4. Mel-Frequency Warping:
Mel frequency scale is a scale that shows the perception of the change in the sound frequencies of the human ear. While the perception of sounds up to 1000 Hz is linear, the perception of change becomes logarithmic as the frequency increases. This stage of speech recognition is used as a band pass filter.
5. Cepstrum:
As the final stage of Feature Extraction, each frame is inverted fourier transformed and returned from frequency space to time space again.As a result of this process, Mel-Frequency Cepstral Coefficients
( MFCC ) are obtained
In our design the waveform of the first audio file is extracted. In the next step, the audio file is defined as a vector. Values defined as vectors are divided into frames of 13 values. The next frame is taken starting from half of the values in the previous frame. This is to prevent the loss of sound values. FFT (Fast Fourier Transform) is applied to the values allocated to frames. The aim of FFT application is to measure the frequencies present in the sound. Once these frequencies become measurable, they are passed through the filterbank. Thus, each signal carries its own value. Finally, the discrete cosine transform (DCT) is applied to obtain MFCC frames.

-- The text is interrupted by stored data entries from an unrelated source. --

### src/rtl/colbyp_mult.sv
module colbyp_mult #(
  parameter int WIDTH   = 4,
  parameter bit OUT_REG = 1'b1
) (
  input  logic               clk,
  input  logic               rst,
  input  logic [WIDTH-1:0]   a,
  input  logic [WIDTH-1:0]   b,
  output logic [2*WIDTH-1:0] p
);
  localparam int PW = 2 * WIDTH;

  // [row][column]; column i is enabled by a[i]
  logic [WIDTH-1:0][WIDTH-1:0] sm;
  logic [WIDTH-1:0][WIDTH-1:0] cy;
  logic [WIDTH-1:0]            rc;
  logic [PW-1:0]               prod;

  genvar j, i, k;

  for (i = 0; i < WIDTH; i++) begin : g_row0
    assign sm[0][i] = a[i] & b[0];
    assign cy[0][i] = 1'b0;
  end

  for (j = 1; j < WIDTH; j++) begin : g_row
    for (i = 0; i < WIDTH; i++) begin : g_cell
      logic s_up, pp, x, y, fs, fc;
      if (i == WIDTH - 1) begin : g_top
        assign s_up = 1'b0;
      end else begin : g_mid
        assign s_up = sm[j-1][i+1];
      end
      assign pp = a[i] & b[j];
      assign x  = s_up & a[i];
      assign y  = cy[j-1][i] & a[i];   // zero on row 1: cell acts as half adder
      assign fs = pp ^ x ^ y;
      assign fc = (pp & x) | (pp & y) | (x & y);
      assign sm[j][i] = a[i] ? fs : s_up;
      assign cy[j][i] = a[i] ? fc : 1'b0;
    end
  end

  assign prod[0] = sm[0][0];
  for (j = 1; j < WIDTH; j++) begin : g_low
    assign prod[j] = sm[j][0];
  end

  assign rc[0] = 1'b0;
  for (k = 0; k < WIDTH; k++) begin : g_merge
    logic mx, my;
    if (k == WIDTH - 1) begin : g_last
      assign mx = 1'b0;
    end else begin : g_body
      assign mx = sm[WIDTH-1][k+1];
      assign rc[k+1] = (mx & my) | (mx & rc[k]) | (my & rc[k]);
    end
    assign my = cy[WIDTH-1][k];
    assign prod[WIDTH+k] = mx ^ my ^ rc[k];
  end

  if (OUT_REG) begin : g_reg
    always_ff @(posedge clk) begin
      if (rst) p <= '0;
      else     p <= prod;
    end
  end else begin : g_comb
    assign p = prod;
  end
endmodule

### config.mk
export PLATFORM = sky130hd
export DESIGN_NAME = colbyp_mult
export DESIGN_NICKNAME = d
export VERILOG_FILES = /design/src/rtl/colbyp_mult.sv
export SDC_FILE = /design/constraint.sdc
export NUM_CORES = 1
export LEC_CHECK = 0
export BUFFER_PORTS_ARGS = -buffer_cell sky130_fd_sc_hd__clkbuf_2
export CAP_MARGIN = 25
export CORE_ASPECT_RATIO = 0.75
export CORE_MARGIN = 1.5
export CORE_UTILIZATION = 30
export CTS_CLUSTER_DIAMETER = 60
export DETAILED_ROUTE_END_ITERATION = 8
export PLACE_DENSITY = 0.58
export SETUP_SLACK_MARGIN = 0.15
export SYNTH_ARGS = -nofsm -noshare
export SYNTH_HDL_FRONTEND = slang
export SYNTH_SLANG_ARGS = --single-unit
export TNS_END_PERCENT = 5
### constraint.sdc
create_clock -name clk -period 8.5 [get_ports clk]
set_input_delay 0 -clock clk [delete_from_list [all_inputs] [get_ports clk]]
set_output_delay 0 -clock clk [all_outputs]
set_load 0.02 [all_outputs]
# == Word level (Yosys, flattened, before mapping) ==
# Index checks and enable logic that the tools add are counted.
# W data, S select, Z words.
# classes
n_reduce_logical,0
shifts,0
n_eq_ne,0
mul,0
bitwise,95
order_cmp,0
n_mux,21
div,0
add_sub_neg,0
# op_table
operator,n
$and A1 B1 Y1,59
$mux W1,21
$xor A1 B1 Y1,20
$or A1 B1 Y1,16
# word_totals
latch_bits,0
n_memories,0
ff_bits,8
elab_cells,117
ramBits,0
input_bits,10
rom_bits,0

# == Depth between registers and ports, before layout ==
# depth
depth_word,21
mapped_depth,15

# == Worst setup path after synthesis ==
# OpenSTA, ideal clock, no wires.
# synth_path
path_kind,input-to-reg
from,input port a[2]
to,register p[6]
t_arrival_ps,3246
path_stages,15
path_buffers,1
required_time_ps,8436
setup_time_ps,64
slack_ps,5190
cell_sequence,buf_2 and3_1 ha_1 nand2_1 a21boi_0 fa_1 nand2b_1 and3_1 fa_1 and2_1 ha_1 fa_1 inv_1 fa_1 nor2_1
# synth_between
elab_chain_cells,19
elab_cells_between_ends,80
classes_between,mux: 14; bitwise: 66
# synth_rtl
element,line_no,text
start: declaration,7,"input logic [WIDTH-1:0] a,"
$and A1 B1 Y1,22,assign sm[0][i] = a[i] & b[0];
$and A1 B1 Y1,35,assign x = s_up & a[i];
$xor A1 B1 Y1,37,assign fs = pp ^ x ^ y;
$mux W1,39,assign sm[j][i] = a[i] ? fs : s_up;
$and A1 B1 Y1,35,
$and A1 B1 Y1,38,assign fc = (pp & x) | (pp & y) | (x & y);
$or A1 B1 Y1 (2 in a row),38,
$mux W1,40,assign cy[j][i] = a[i] ? fc : 1'b0;
$and A1 B1 Y1,36,assign y = cy[j-1][i] & a[i];
$and A1 B1 Y1,38,
$or A1 B1 Y1 (2 in a row),38,
$mux W1,40,
$and A1 B1 Y1 (2 in a row),56,assign rc[k+1] = (mx & my) | (mx & rc[k]) | (my & rc[k]);
$or A1 B1 Y1 (2 in a row),56,
$xor A1 B1 Y1 *,59,assign prod[WIDTH+k] = mx ^ my ^ rc[k];
end signal: assignment,65,else p <= prod;
end: declaration,9,output logic [2*WIDTH-1:0] p
# Every way passes the cells marked *; elsewhere a longest branch is shown, timed or not.
# A chain may end at the register's enable or synchronous reset.

# == Worst setup path in the final report ==
# Ends and elaborated chain as after synthesis.

==> results.py <==
metrics = {
    "place": {
        "place.gp.congestion": 0.736,
        "place_area_um2": 798,
        "io_buffers": 17,
        "dp_worst_setup_slack_ns": 4.92,
        "hpwl_um": 1010,
    },
    "global_routing": {
        "grt_pass1_wl_um": 2190,
        "grt_util_all_layers_pct": 11.1,
        "met1_usage_pct": 14.6,
        "use_met3_pct": 5.73,
        "grt_max_degree": 17,
        "grt-busiest-layer": "met2",
        "grt_pass1_vias": 513,
        "use_met2_pct": 16.7,
        "antenna_found_initial": 0,
        "overflow": 0,
    },
    "sta": {
        "maxSlewViolCount": 0,
        "rsz0062_at_grt": "no",
        "max_freq_ghz": 0.301,
        "setup_viol": 0,
        "hold_viol": 0,
        "worst_pin_slew_ns": 0.267,
        "min_period_ns": 3.32,
        "worst_slack_ns": 5.18,
        "tns_ns": 0,
        "max_slew_margin_pct": 82.2,
        "min_period_over_period_pct": 39.1,
    },
    "critical_path": {
        "crit_fanout": 15,
        "worstPathRequired_ns": 8.68,
        "end_kind": "flop",
        "path_class": "in -> reg",
        "critPathCapture": "p[6]$_SDFF_PP0_",
        "cp_data_arrival_time_ns": 3.50,
        "critPathLaunch": "a[2]",
        "worstSetupStartpointType": "input pin",
    },
    "cts": {
        "cts_max_level": 1,
        "clkTransAtPathRegs_ns": 0.05,
        "cts.path.max_buffers": 2,
        "tritoncts": "built",
        "cts-buffers-inserted": 3,
        "ctsHoldBuffers": 0,
        "post_cts_resized": 0,
        "clock-sinks": 8,
        "cts_root_buffer": "clkbuf_4",
        "post_cts.repair.setup_buffers": 0,
    },
    "logic_synthesis": {
        "synthCells": 80,
        "synth_fp_nets": 102,
        "synth_seq_area_share_pct": 22.8,
        "ys_types": 21,
        "synth_area_per_cell_um2": 8.79,
        "yosys_warnings": 0,
        "syn_area_um2": 703,
        "ys_ff_latch": 8,
    },
    "route": {
        "drc": 0,
        "via_count": 573,
        "routed_wirelength_um": 1210,
        "ant_nets": 0,
        "drt-pass1-iter-count": 3,
        "viasPerCell": 4.78,
        "wire_per_inst_um": 10.1,
        "first_iter_violations": 5,
    },
    "floorplan": {
        "die_x_um": 58.9,
        "start_util_pct": 33.5,
        "rows": 14,
        "dieHeight_um": 44.9,
        "io_pins": 18,
        "die_area_um2": 2650,
        "coreArea_um2": 2100,
    },
    "finish": {
        "layout.nets": 120,
        "regArea_um2": 160,
        "final_area_um2": 821,
        "max_flop_register": "p",
        "largest_reg_flops": 8,
        "n_antenna_cell": 0,
        "multi_input_area_um2": 519,
        "drive_gt1_share_pct": 22.9,
        "syn_to_final_growth_pct": 16.7,
        "largestRegisters": "p (8)",
        "post-route-util_pct": 39.0,
        "fill_cells": 228,
    },
    "status": {
        "status": "completed",
    },
    "power_and_ir_drop": {
        "leakage_nw": 0.384,
        "peakVddDrop_mv": 0.0658,
        "p_per_area_nw_per_um2": 115,
    },
    "job": {
        "maxCapViolCount": 0,
    },
    "min_path": {
        "min_path_cells": 2,
        "hold_class": "in -> reg",
    },
}
==> critical path: stages <==
cell and delay, ns:
clkbuf_2 0.20, and3_1 0.24, ha_1 0.27, nand2_1 0.07, a21boi_0 0.26, fa_1 0.44, nand2b_1 0.17, and3_1 0.21
fa_1 0.37, and2_1 0.16, ha_1 0.19, fa_1 0.35, inv_1 0.07, fa_1 0.40, nor2_1 0.11
==> metal layers <==
metal	vias to the layer above	routed length, um
met5	-	0
met4	0	0
met3	0	102
met1	263	599
met2	18	504
li1	292	-
==> how the worst min path moves through the flow <==
stage	slack (ns)	from	end
finish	0.04	rst	p[7]$_SDFF_PP0_
global route	0.04	b[0]	p[0]$_SDFF_PP0_
floorplan	0.12	b[0]	p[0]$_SDFF_PP0_
detailed placement	0.31	b[0]	p[0]$_SDFF_PP0_
CTS	0.04	b[0]	p[0]$_SDFF_PP0_
global placement	0.29	rst	p[6]$_SDFF_PP0_
==> per-stage QoR <==
step	cells	hold WS (ns)	power [mW]
global route	120	0.0416	0.103
floorplan	80	0.121	0.0596
detailed placement	117	0.308	0.0682
CTS	120	0.0395	0.0967
finish	120	0.0449	0.0941
global placement	117	0.292	0.0674
==> logic make-up after synthesis <==
| family | count (synthesis) | share of synthesized area [%] |
|---|---|---|
| simple gates | 46 | 34.0 |
| fa+ha+maj | 12 | 29.9 |
| flops | 8 | 22.8 |
| compound gates | 6 | 5.52 |
| buf+inv | 5 | 3.38 |
| mux | 3 | 4.45 |
==> power by group <==
part	leakage [nW]	total, mW	switching (mW)	internal [mW]
clock	0.0138	0.0273	0.0113	0.0160
sequential	0.0658	0.0405	0.000530	0.0400
combinational	0.305	0.0262	0.0154	0.0108
==> Yosys cell counts <==
cell      instances  share of area, %
and3_1            4               3.6
a21oi_1           2               1.4
nor2_1            5               2.7
a31o_2            1               1.2
nor2b_1           3               2.7
mux2_2            1               1.6
nand3_1           2               1.4
mux2i_1           2               2.8
ha_1              4               7.1
dfxtp_1           8                23
and2_1           11               9.8
o21ai_0           1              0.71
nand3b_1          3               3.2
buf_2             3               2.1
fa_1              8                23
clkbuf_2          1              0.71
inv_1             1              0.53
nand2b_1          3               2.7
nand2_1          15               8.0
a21boi_0          1               1.1
o21a_1            1               1.1
==> layout make-up <==
type / instances / share of cell area, %
clock buffer: 3 / 2.74
inverter: 1 / 0.457
multi-input combinational: 67 / 63.3
sequential: 8 / 19.5
tap: 24 / 3.66
timing repair buffer: 17 / 10.4
==> layout by cell type (no fill, tap or decap), drive strengths merged, types with 4 or more instances in the layout <==
| cell | netlist | final |
|---|---|---|
| ha | 4 | 4 |
| dfxtp | 8 | 8 |
| clkbuf | 1 | 20 |
| nand2 | 15 | 15 |
| and2 | 11 | 11 |
| nor2 | 5 | 5 |
| and3 | 4 | 4 |
| fa | 8 | 8 |
No activity file was read; power rests on OpenSTA's default activity.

Figure 3. Block diagram of MFCC
4.1.3 Dynamic Time Warping (DTW)
The Dynamic Time Warping [4] method shown in Figure 5 helps us to find the similarity of two speech commands to prevent this problem. In this method by matching the values of the vectors closest to each other, the sum of the distances is kept at the smallest value. With this method, similarity measurement can be made for vectors of different dimensions.
For DTW method firstly Euclidean distances are calculated. The Euclidean distance between two values in a dimension is found by taking the square root of the square of the difference of these two values, it is actually the absolute value of the difference. The cumulative distance is the sum of the distance of a value to its mapping, and the distance of all the values that match before its mapping. When calculating the cumulative distance, the smallest of the cumulative distances calculated for pairs of a unit vector behind these elements is added to the calculated Euclidean distance between each pair of vectors. Thus, when the last matching elements are reached, the last cumulative distance value calculated is the smallest possible value. In our design we have 13 vectors in each frame of our speech signals. We calculated the smallest possible value using the DTW method. Our design compares the
distance value of the users real time speech signals and the distance value of our template signals to understand correct command.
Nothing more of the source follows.